Volodya explains that most people, after working all week in the city, have to subsist on the food they manage to grow or receive from relatives. He says there is no money to buy groceries in the shops:

"How does everything hold together? Some people have relatives in the countryside, others have a plot of land and families live mostly from what they themselves can grow or from what their parents can give them -- potatoes, vegetables, fruit, jam. That's all a big help. If you look at statistics, meat and fish consumption, for example, has dropped several times in recent years. It simply means that people are now worse off."

Buying a new car or an apartment, notes Aleksei, has become an unattainable dream:

"With apartments, it's also very bad. Terrible. They're building new ones, but the first and second installments have to be paid in dollars, and it's very expensive."

A new two-bedroom apartment in Mahileu costs $20,000. Assuming that a worker making $50 a month can save all his wages and apply them towards the purchase of a new home, it would still take him 33 years to save the necessary amount.

Zhenya is disabled.

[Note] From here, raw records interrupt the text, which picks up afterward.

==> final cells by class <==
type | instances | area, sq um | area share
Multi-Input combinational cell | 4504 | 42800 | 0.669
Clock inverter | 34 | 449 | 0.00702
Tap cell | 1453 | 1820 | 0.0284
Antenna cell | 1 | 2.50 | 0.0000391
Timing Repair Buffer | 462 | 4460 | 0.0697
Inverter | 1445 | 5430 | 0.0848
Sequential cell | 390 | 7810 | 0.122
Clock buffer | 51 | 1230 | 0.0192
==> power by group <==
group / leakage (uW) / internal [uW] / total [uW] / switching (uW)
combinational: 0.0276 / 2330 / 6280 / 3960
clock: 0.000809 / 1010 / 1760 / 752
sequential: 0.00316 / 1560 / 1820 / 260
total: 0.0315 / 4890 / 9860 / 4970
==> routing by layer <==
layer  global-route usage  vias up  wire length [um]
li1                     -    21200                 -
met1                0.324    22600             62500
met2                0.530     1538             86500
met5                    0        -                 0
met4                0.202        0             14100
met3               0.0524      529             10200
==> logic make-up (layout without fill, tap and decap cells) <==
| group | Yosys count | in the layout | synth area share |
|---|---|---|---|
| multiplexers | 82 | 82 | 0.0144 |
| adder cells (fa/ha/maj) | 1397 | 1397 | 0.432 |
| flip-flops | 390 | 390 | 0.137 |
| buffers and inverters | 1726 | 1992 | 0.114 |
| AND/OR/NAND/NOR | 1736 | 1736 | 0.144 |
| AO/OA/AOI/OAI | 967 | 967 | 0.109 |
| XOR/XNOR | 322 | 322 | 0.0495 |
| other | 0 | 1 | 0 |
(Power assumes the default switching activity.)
File: src/rtl/updown_sequencer.sv
// updown_sequencer: run-mode controller for a 4-bit up/down counter.
// Drives counter direction and advance-enable from the counter's own value,
// supporting continuous up/down, ping-pong between limits, and run-to-target.
//
// state    | meaning
// ---------+-----------------------------------------------------------
// S_IDLE   | waiting for start; counter frozen
// S_RUN    | counter advancing under the latched mode
// S_PAUSED | run frozen while pause is high; direction held
// S_DONE   | single-cycle completion pulse, then back to S_IDLE
module updown_sequencer #(
   parameter int PASS_W = 8
) (
   input  logic              clock_div,
   input  logic              reset,
   input  logic              start,
   input  logic              stop,
   input  logic              pause,
   input  logic [1:0]        mode,
   input  logic [3:0]        low_limit,
   input  logic [3:0]        high_limit,
   input  logic [3:0]        target,
   input  logic [3:0]        count_in,
   output logic              up_down,
   output logic              cnt_en,
   output logic              busy,
   output logic              done,
   output logic              err,
   output logic [PASS_W-1:0] pass_cnt
);

   typedef enum logic [1:0] {
      S_IDLE   = 2'd0,
      S_RUN    = 2'd1,
      S_PAUSED = 2'd2,
      S_DONE   = 2'd3
   } state_t;

   localparam logic [1:0]        MODE_UP     = 2'd0;
   localparam logic [1:0]        MODE_DOWN   = 2'd1;
   localparam logic [1:0]        MODE_PING   = 2'd2;
   localparam logic [1:0]        MODE_TARGET = 2'd3;
   localparam logic [PASS_W-1:0] PASS_MAX    = '1;

   state_t            r_state;
   logic              r_dir;
   logic              r_done;
   logic              r_err;
   logic [PASS_W-1:0] r_pass;
   logic [1:0]        r_mode;
   logic [3:0]        r_low;
   logic [3:0]        r_high;
   logic [3:0]        r_target;

   logic w_at_target;
   logic w_turn;
   logic w_wrap;
   logic w_pass_inc;
   logic w_limits_bad;
   logic w_start_dir;

   // Decode of counter position against the latched run parameters.
   always_comb begin
      w_at_target  = (count_in == r_target);
      // Ping-pong turnaround: heading up at the ceiling or down at the floor.
      w_turn       = (r_mode == MODE_PING) &&
                     (r_dir ? (count_in == r_high) : (count_in == r_low));
      w_wrap       = ((r_mode == MODE_UP)   && (count_in == 4'hF)) ||
                     ((r_mode == MODE_DOWN) && (count_in == 4'h0));
      w_pass_inc   = (w_turn || w_wrap) && (r_pass != PASS_MAX);
      w_limits_bad = (mode == MODE_PING) && (low_limit >= high_limit);
      case (mode)
         MODE_UP:   w_start_dir = 1'b1;
         MODE_DOWN: w_start_dir = 1'b0;
         // Below or at the floor climbs; at or above the ceiling descends;
         // strictly inside the window starts upward.
         MODE_PING: w_start_dir = (count_in <= low_limit)  ? 1'b1 :
                                  (count_in >= high_limit) ? 1'b0 : 1'b1;
         default:   w_start_dir = (target > count_in);
      endcase
   end

   // Counter control is combinational so it drops in the same cycle the
   // state leaves RUN (including asynchronous reset).
   always_comb begin
      cnt_en   = (r_state == S_RUN) && !((r_mode == MODE_TARGET) && w_at_target);
      up_down  = ((r_state == S_RUN) && w_turn) ? ~r_dir : r_dir;
      busy     = (r_state == S_RUN) || (r_state == S_PAUSED);
      done     = r_done;
      err      = r_err;
      pass_cnt = r_pass;
   end

   // Sequencer FSM with latched run parameters and pass counter.
   always_ff @(posedge clock_div or negedge reset) begin
      if (!reset) begin
         r_state  <= S_IDLE;
         r_dir    <= 1'b1;
         r_done   <= 1'b0;
         r_err    <= 1'b0;
         r_pass   <= '0;
         r_mode   <= '0;
         r_low    <= '0;
         r_high   <= '0;
         r_target <= '0;
      end else begin
         r_done <= 1'b0;
         case (r_state)
            S_IDLE: begin
               if (start && !stop) begin
                  r_mode   <= mode;
                  r_low    <= low_limit;
                  r_high   <= high_limit;
                  r_target <= target;
                  r_pass   <= '0;
                  r_err    <= w_limits_bad;
                  if (!w_limits_bad) begin
                     r_dir   <= w_start_dir;
                     r_state <= S_RUN;
                  end
               end
            end
            S_RUN: begin
               // The counter steps on every RUN edge, so turnaround and pass
               // bookkeeping happen even on the edge that leaves RUN.
               if (w_turn) begin
                  r_dir <= ~r_dir;
               end
               if (w_pass_inc) begin
                  r_pass <= r_pass + 1'b1;
               end
               if (stop) begin
                  r_state <= S_DONE;
                  r_done  <= 1'b1;
               end else if (pause) begin
                  r_state <= S_PAUSED;
               end else if ((r_mode == MODE_TARGET) && w_at_target) begin
                  r_state <= S_DONE;
                  r_done  <= 1'b1;
               end
            end
            S_PAUSED: begin
               if (stop) begin
                  r_state <= S_DONE;
                  r_done  <= 1'b1;
               end else if (!pause) begin
                  r_state <= S_RUN;
               end
            end
            S_DONE: begin
               r_state <= S_IDLE;
            end
            default: begin
               r_state <= S_IDLE;
            end
         endcase
      end
   end

endmodule
**config.mk**
```make
export PLATFORM = sky130hd
export DESIGN_NAME = seven_seg_scan_controller
export DESIGN_NICKNAME = d
export VERILOG_FILES = /design/src/rtl/seven_seg_scan_controller.sv
export SDC_FILE = /design/constraint.sdc
export NUM_CORES = 1
export LEC_CHECK = 0
export CELL_PAD_IN_SITES_DETAIL_PLACEMENT = 0
export CELL_PAD_IN_SITES_GLOBAL_PLACEMENT = 1
export CORE_MARGIN = 2
export CORE_UTILIZATION = 38
export CTS_BUF_LIST = sky130_fd_sc_hd__clkbuf_8
export DETAILED_ROUTE_END_ITERATION = 8
export GPL_TIMING_DRIVEN = 0
export PLACE_DENSITY_LB_ADDON = 0.15
export SLEW_MARGIN = 25
export SYNTH_ARGS = -nofsm -noshare
export SYNTH_HDL_FRONTEND = slang
export SYNTH_SLANG_ARGS = --single-unit
```
**constraint.sdc**
```tcl
create_clock -name clk_i -period 1.9 [get_ports clk_i]
set_input_delay 0.38 -clock clk_i [delete_from_list [all_inputs] [get_ports clk_i]]
set_output_delay 0.38 -clock clk_i [all_outputs]
set_load 0.02 [all_outputs]
```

In exchange for getting a state pension, he is barred from seeking work. If it were not for his mother, he says, he would probably be begging on the street:

"I'm an invalid of the 2nd group [one of three disability groups, meaning one has serious health disabilities that require special treatment] and I get a pension of 16,000 rubles [per month]. That's $12. How can you live on such a pension? You can't work legally since invalids in my category are not allowed to work. I wanted to get work at one enterprise and then another -- [but it's] not possible. At the government office, they just shrug their shoulders [and say] 'we can't help you.' "

Outside the city -- away from the decaying facades and potholed streets -- country lanes wind through forests of birch and pine. The air smells of spring and the initial impression is cheerier. But the country, too, has its troubles.

Young people, if they can manage it, are leaving for the cities. Fertile land is parceled out among state and collective farms where wages, when they get paid, are even lower than in town. There is no money for new tractors or fertilizer, one state farm director complains, adding: "How are we supposed to raise salaries?"

The collective farm director -- a state-appointed bureaucrat -- takes time to explain the care and concern the government is showing to farmers. But after a half-hour of talk, he himself seems unconvinced. He says:

"To tell you the truth, my own personal opinion is that if they'd given this land to people immediately after [World War II], after we had the war here, to these guys who came back from the front, things would be totally different. We've brought up a generation of loafers."

Ordinary people in the countryside are less willing to express their thoughts in public. A cowherd, when asked to comment on President Lukashenka, says simply:

"He's a man fighting for human rights, fighting for the well-being of humankind."

Once the microphone is turned off, she asks shyly: "Now tell me about life in your country. That's what we're really curious about."